# Problem to work on
Copy the lines exactly. Begin at the first line of the data and stop after the line with "export PLACE_DENSITY = 0.83".

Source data
______________________________
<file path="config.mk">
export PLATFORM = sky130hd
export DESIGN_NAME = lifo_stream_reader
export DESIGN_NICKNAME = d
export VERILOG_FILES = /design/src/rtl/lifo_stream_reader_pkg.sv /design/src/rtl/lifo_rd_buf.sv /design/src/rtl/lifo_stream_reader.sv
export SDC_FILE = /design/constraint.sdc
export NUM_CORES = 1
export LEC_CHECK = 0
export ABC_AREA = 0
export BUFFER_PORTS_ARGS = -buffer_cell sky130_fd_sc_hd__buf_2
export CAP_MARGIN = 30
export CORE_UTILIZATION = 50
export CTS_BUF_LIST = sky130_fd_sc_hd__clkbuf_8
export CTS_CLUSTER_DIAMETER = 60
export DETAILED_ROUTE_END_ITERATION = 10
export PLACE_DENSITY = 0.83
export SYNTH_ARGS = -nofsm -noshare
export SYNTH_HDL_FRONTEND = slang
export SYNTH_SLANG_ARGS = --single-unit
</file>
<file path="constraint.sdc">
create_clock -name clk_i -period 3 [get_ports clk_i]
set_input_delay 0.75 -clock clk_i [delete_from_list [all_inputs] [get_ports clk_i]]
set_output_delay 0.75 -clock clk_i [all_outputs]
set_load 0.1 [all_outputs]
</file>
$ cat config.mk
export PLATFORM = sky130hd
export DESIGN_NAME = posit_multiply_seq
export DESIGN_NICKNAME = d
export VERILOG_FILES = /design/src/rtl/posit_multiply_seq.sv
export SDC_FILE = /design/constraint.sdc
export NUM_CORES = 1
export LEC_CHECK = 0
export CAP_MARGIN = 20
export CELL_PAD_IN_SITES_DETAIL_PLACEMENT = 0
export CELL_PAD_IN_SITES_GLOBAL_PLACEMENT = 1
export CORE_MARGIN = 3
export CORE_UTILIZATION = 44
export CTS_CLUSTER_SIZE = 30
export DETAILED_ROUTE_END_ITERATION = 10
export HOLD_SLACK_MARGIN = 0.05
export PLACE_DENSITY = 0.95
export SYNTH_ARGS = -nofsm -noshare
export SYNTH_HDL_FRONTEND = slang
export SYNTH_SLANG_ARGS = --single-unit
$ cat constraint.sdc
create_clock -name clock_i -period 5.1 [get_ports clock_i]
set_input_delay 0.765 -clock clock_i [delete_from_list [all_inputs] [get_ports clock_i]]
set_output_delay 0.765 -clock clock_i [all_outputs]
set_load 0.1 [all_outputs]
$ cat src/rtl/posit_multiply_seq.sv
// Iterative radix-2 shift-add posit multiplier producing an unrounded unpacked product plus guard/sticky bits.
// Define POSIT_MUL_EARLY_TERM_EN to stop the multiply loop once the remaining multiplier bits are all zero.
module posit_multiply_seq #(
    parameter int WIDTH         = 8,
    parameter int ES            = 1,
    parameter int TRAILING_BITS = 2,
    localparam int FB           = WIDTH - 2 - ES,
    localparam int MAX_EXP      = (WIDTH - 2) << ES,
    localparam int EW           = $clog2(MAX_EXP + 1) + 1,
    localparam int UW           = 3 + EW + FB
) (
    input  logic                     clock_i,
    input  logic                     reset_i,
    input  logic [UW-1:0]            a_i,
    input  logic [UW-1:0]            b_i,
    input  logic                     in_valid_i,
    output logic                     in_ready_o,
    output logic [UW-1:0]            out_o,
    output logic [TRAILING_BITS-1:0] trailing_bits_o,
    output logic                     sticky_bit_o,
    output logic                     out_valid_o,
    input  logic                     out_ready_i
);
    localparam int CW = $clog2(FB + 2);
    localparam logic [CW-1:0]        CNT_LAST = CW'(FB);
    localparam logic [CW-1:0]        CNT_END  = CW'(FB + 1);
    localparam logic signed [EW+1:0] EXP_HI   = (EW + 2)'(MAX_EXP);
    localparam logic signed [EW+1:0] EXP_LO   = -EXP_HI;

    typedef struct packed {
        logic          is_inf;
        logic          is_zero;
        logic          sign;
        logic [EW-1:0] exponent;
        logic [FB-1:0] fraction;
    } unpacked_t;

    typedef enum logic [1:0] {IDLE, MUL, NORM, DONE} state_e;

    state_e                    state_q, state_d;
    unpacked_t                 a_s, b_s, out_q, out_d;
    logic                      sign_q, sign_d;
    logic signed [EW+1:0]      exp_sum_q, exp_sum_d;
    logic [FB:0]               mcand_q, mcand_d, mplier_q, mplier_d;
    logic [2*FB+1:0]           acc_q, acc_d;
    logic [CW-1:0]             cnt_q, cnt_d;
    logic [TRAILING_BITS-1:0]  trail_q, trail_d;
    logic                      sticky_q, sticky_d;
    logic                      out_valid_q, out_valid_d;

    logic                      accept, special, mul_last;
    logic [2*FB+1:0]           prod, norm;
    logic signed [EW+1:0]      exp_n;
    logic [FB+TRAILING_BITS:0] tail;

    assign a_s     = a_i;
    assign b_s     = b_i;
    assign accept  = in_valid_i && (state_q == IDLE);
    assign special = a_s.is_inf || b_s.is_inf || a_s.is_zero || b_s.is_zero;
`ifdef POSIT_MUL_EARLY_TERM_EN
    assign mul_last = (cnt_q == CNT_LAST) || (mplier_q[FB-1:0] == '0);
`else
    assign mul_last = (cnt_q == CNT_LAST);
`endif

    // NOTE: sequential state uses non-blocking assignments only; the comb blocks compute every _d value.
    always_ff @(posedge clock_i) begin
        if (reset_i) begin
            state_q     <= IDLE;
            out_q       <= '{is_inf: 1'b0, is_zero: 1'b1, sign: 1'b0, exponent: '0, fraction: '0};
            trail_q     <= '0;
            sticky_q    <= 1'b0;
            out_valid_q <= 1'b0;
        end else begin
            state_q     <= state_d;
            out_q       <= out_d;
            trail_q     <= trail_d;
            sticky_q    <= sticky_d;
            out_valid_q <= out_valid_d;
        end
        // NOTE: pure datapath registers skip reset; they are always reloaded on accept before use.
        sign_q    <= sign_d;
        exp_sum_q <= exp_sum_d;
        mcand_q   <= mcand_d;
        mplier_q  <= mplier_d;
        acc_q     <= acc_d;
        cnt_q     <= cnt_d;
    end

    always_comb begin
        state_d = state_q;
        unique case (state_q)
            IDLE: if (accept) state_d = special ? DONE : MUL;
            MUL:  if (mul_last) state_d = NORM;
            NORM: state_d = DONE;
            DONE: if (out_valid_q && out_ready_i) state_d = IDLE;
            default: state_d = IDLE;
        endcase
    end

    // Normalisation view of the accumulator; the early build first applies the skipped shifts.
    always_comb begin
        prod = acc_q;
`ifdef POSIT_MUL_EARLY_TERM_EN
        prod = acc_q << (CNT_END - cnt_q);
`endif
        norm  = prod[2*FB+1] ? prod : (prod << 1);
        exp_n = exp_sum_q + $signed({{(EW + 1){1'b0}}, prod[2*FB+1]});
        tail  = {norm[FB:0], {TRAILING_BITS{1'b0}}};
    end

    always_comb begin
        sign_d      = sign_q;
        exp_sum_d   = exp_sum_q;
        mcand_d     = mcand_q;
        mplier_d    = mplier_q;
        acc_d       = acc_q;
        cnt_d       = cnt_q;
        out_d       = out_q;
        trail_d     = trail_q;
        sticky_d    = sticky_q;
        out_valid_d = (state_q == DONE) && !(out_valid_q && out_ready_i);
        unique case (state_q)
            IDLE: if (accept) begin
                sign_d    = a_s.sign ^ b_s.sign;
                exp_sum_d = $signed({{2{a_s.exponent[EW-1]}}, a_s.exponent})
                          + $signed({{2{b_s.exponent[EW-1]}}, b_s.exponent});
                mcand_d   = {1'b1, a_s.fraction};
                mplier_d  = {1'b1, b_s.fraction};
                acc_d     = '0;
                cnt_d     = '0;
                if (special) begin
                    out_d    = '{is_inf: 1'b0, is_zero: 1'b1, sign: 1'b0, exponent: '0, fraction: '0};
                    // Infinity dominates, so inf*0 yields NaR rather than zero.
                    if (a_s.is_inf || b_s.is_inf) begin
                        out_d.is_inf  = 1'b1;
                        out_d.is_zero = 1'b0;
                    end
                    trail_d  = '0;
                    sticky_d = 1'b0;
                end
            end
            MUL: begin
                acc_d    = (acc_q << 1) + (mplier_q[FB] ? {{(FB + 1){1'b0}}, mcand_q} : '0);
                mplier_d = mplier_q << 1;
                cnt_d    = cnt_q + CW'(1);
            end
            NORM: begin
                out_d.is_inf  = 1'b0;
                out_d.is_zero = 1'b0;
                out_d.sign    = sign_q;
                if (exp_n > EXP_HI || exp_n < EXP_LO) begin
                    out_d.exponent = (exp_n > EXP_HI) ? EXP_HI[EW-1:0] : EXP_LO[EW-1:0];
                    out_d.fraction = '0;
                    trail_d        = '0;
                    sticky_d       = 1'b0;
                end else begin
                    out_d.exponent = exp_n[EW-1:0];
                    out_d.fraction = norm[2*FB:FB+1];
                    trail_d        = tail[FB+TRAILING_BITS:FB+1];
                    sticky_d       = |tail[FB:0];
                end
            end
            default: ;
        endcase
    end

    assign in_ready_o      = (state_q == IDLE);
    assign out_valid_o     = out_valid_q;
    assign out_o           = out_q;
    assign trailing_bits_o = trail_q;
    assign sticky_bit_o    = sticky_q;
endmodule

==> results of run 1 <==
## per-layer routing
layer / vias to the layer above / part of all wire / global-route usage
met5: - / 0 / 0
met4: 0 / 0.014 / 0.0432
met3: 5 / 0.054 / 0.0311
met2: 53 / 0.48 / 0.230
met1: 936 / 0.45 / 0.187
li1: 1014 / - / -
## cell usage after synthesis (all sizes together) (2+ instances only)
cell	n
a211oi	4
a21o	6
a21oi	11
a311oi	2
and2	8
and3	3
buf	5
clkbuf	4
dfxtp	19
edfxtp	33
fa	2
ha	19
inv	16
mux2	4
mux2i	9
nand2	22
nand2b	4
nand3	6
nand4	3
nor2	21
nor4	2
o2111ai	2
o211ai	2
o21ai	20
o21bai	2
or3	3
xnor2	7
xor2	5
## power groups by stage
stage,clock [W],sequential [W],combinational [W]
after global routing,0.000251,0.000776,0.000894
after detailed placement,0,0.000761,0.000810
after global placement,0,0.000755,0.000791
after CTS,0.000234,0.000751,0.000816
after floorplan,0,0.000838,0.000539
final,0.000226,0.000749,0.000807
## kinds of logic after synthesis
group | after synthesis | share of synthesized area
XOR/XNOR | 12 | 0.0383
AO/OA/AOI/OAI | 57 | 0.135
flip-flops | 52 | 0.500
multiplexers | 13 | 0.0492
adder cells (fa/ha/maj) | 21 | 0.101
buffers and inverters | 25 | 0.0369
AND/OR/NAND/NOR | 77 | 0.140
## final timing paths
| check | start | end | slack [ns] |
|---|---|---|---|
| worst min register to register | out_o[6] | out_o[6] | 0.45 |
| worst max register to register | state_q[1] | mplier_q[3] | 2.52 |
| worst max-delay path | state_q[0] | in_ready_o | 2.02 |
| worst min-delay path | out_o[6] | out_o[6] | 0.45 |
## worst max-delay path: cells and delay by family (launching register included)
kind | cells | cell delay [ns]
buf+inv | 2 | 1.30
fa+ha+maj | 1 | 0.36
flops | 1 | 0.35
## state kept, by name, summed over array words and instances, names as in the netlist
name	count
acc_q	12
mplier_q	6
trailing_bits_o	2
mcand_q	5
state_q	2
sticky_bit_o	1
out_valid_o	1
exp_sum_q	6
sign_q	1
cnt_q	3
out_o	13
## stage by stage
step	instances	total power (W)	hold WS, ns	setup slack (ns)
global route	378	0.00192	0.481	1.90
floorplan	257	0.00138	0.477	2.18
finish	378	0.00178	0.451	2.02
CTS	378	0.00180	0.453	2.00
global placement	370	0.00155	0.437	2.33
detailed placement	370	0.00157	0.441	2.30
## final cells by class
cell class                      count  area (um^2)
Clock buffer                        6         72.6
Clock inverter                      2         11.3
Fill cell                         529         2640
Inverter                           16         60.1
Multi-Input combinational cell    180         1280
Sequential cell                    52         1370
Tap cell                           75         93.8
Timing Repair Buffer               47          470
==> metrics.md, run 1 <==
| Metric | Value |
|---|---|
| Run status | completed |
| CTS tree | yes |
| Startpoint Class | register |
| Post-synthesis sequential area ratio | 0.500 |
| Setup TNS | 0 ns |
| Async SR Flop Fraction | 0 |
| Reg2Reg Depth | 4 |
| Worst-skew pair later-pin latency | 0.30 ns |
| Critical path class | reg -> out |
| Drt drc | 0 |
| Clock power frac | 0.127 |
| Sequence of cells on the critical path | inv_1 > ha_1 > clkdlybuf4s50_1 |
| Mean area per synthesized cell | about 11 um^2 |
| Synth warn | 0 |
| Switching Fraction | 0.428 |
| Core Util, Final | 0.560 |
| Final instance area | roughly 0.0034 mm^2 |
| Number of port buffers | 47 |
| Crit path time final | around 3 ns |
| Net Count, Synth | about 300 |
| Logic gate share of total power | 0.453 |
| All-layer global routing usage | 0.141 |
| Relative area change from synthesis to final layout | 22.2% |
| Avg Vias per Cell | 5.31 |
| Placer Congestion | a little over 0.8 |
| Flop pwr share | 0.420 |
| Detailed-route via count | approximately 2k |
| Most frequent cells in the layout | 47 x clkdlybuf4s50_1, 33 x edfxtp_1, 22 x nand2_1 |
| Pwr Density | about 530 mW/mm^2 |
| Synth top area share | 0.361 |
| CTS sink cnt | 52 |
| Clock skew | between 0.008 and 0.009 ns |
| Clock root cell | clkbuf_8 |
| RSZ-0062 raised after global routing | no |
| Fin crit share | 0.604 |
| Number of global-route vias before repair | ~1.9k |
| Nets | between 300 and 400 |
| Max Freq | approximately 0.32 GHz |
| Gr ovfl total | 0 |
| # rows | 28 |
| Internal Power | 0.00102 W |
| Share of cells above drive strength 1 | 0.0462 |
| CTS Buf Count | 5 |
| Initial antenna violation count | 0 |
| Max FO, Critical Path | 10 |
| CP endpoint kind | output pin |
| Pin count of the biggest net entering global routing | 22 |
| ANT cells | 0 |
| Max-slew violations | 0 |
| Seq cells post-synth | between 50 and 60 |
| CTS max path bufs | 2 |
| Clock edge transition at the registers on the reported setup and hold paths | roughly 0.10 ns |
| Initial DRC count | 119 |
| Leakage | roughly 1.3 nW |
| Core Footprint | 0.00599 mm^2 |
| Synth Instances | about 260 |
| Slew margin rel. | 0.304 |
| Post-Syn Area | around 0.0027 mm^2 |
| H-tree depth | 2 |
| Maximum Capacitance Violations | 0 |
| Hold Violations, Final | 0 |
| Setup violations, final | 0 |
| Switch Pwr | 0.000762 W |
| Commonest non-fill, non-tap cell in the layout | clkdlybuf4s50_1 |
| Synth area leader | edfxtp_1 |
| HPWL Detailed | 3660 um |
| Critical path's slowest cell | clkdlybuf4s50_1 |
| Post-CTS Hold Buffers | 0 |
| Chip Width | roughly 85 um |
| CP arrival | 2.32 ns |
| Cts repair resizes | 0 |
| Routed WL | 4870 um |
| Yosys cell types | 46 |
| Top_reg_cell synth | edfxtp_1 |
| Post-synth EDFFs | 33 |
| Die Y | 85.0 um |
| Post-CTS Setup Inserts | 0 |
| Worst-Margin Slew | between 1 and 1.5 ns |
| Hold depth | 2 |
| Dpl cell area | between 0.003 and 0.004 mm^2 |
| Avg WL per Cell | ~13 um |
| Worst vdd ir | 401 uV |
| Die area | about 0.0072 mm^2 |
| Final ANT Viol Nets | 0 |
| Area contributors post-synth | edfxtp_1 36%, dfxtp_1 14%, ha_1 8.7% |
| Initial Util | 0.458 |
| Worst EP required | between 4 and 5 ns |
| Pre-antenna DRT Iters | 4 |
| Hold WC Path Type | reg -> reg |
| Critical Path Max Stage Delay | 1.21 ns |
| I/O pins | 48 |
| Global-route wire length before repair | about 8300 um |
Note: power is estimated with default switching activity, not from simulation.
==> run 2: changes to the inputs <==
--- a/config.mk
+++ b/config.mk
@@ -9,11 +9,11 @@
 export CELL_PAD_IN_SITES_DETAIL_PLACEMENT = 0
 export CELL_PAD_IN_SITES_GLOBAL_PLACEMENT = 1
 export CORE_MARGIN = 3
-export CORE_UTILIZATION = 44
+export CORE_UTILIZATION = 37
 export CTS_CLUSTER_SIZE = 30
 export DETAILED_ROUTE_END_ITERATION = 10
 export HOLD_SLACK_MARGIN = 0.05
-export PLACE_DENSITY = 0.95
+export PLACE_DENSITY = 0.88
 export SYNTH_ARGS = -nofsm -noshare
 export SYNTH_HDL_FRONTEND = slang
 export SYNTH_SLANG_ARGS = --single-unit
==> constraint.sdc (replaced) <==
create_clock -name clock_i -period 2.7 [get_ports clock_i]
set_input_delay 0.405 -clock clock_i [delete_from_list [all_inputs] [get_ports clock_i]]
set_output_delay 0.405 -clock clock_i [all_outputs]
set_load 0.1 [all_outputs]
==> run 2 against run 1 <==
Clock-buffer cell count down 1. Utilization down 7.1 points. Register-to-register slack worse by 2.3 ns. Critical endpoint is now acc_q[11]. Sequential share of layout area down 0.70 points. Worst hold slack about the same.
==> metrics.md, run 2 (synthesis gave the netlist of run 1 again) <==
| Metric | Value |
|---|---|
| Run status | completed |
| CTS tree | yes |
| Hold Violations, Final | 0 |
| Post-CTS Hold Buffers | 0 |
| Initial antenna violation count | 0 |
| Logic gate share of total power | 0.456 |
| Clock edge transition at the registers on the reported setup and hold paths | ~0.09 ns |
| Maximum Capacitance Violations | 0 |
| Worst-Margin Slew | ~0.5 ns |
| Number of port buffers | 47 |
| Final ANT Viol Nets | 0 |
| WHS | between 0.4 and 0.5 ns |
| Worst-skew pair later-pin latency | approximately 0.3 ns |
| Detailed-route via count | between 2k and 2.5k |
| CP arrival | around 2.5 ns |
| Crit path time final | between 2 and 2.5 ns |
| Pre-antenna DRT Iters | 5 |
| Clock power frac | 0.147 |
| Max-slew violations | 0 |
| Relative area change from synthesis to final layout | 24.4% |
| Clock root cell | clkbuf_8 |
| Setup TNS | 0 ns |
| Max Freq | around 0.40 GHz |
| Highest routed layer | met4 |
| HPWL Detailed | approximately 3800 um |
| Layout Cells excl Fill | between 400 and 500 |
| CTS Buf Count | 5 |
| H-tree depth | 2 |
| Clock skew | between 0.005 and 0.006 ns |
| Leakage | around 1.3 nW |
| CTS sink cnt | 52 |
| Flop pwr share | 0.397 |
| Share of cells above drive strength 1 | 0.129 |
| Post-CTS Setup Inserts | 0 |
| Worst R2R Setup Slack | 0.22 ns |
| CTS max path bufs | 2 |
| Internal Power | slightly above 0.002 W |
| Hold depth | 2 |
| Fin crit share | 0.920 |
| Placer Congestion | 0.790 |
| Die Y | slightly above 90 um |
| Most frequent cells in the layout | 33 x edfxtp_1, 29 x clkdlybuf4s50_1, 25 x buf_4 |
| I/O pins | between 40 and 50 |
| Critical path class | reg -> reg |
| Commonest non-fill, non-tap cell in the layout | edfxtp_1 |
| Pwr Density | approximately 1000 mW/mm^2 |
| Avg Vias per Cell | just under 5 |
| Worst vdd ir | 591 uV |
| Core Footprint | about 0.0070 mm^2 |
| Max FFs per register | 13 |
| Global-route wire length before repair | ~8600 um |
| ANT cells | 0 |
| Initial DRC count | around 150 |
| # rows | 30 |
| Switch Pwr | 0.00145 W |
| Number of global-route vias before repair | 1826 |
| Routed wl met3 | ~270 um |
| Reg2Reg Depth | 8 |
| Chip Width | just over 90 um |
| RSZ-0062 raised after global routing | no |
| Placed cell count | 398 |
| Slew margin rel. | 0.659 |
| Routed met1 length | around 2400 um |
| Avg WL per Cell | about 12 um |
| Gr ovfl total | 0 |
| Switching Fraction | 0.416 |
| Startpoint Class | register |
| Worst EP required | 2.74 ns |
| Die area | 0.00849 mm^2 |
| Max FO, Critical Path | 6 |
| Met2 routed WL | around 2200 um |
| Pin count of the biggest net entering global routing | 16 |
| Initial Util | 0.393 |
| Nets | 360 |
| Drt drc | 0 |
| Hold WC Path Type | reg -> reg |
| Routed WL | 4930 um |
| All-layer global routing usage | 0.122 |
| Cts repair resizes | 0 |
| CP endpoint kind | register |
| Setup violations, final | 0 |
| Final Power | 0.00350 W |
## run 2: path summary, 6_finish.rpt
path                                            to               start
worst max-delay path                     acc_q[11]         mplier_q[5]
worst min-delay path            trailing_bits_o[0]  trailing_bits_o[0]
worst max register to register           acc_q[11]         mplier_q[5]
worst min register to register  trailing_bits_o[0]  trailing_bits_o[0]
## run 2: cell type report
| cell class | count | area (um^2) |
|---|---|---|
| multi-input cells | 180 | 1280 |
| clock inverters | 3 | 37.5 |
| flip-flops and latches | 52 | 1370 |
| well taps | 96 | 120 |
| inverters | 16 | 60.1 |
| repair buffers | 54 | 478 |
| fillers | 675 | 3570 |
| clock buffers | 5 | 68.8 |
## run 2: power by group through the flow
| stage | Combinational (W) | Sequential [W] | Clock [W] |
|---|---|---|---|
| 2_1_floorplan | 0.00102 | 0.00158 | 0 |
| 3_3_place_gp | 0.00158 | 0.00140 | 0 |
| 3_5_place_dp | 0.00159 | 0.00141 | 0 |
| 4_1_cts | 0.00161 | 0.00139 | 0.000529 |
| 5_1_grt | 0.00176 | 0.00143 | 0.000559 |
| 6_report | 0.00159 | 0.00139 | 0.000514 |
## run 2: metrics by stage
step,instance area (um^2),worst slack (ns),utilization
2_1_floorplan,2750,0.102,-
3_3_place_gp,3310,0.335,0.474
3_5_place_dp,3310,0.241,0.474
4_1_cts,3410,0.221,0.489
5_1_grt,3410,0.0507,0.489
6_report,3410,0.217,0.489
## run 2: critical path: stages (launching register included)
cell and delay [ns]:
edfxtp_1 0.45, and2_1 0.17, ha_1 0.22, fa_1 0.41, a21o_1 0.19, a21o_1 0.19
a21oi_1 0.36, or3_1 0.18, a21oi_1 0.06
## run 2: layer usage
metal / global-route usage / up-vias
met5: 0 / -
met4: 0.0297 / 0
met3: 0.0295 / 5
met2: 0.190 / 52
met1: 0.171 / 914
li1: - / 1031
______________________________
# Result of this exercise
<file path="config.mk">
export PLATFORM = sky130hd
export DESIGN_NAME = lifo_stream_reader
export DESIGN_NICKNAME = d
export VERILOG_FILES = /design/src/rtl/lifo_stream_reader_pkg.sv /design/src/rtl/lifo_rd_buf.sv /design/src/rtl/lifo_stream_reader.sv
export SDC_FILE = /design/constraint.sdc
export NUM_CORES = 1
export LEC_CHECK = 0
export ABC_AREA = 0
export BUFFER_PORTS_ARGS = -buffer_cell sky130_fd_sc_hd__buf_2
export CAP_MARGIN = 30
export CORE_UTILIZATION = 50
export CTS_BUF_LIST = sky130_fd_sc_hd__clkbuf_8
export CTS_CLUSTER_DIAMETER = 60
export DETAILED_ROUTE_END_ITERATION = 10
export PLACE_DENSITY = 0.83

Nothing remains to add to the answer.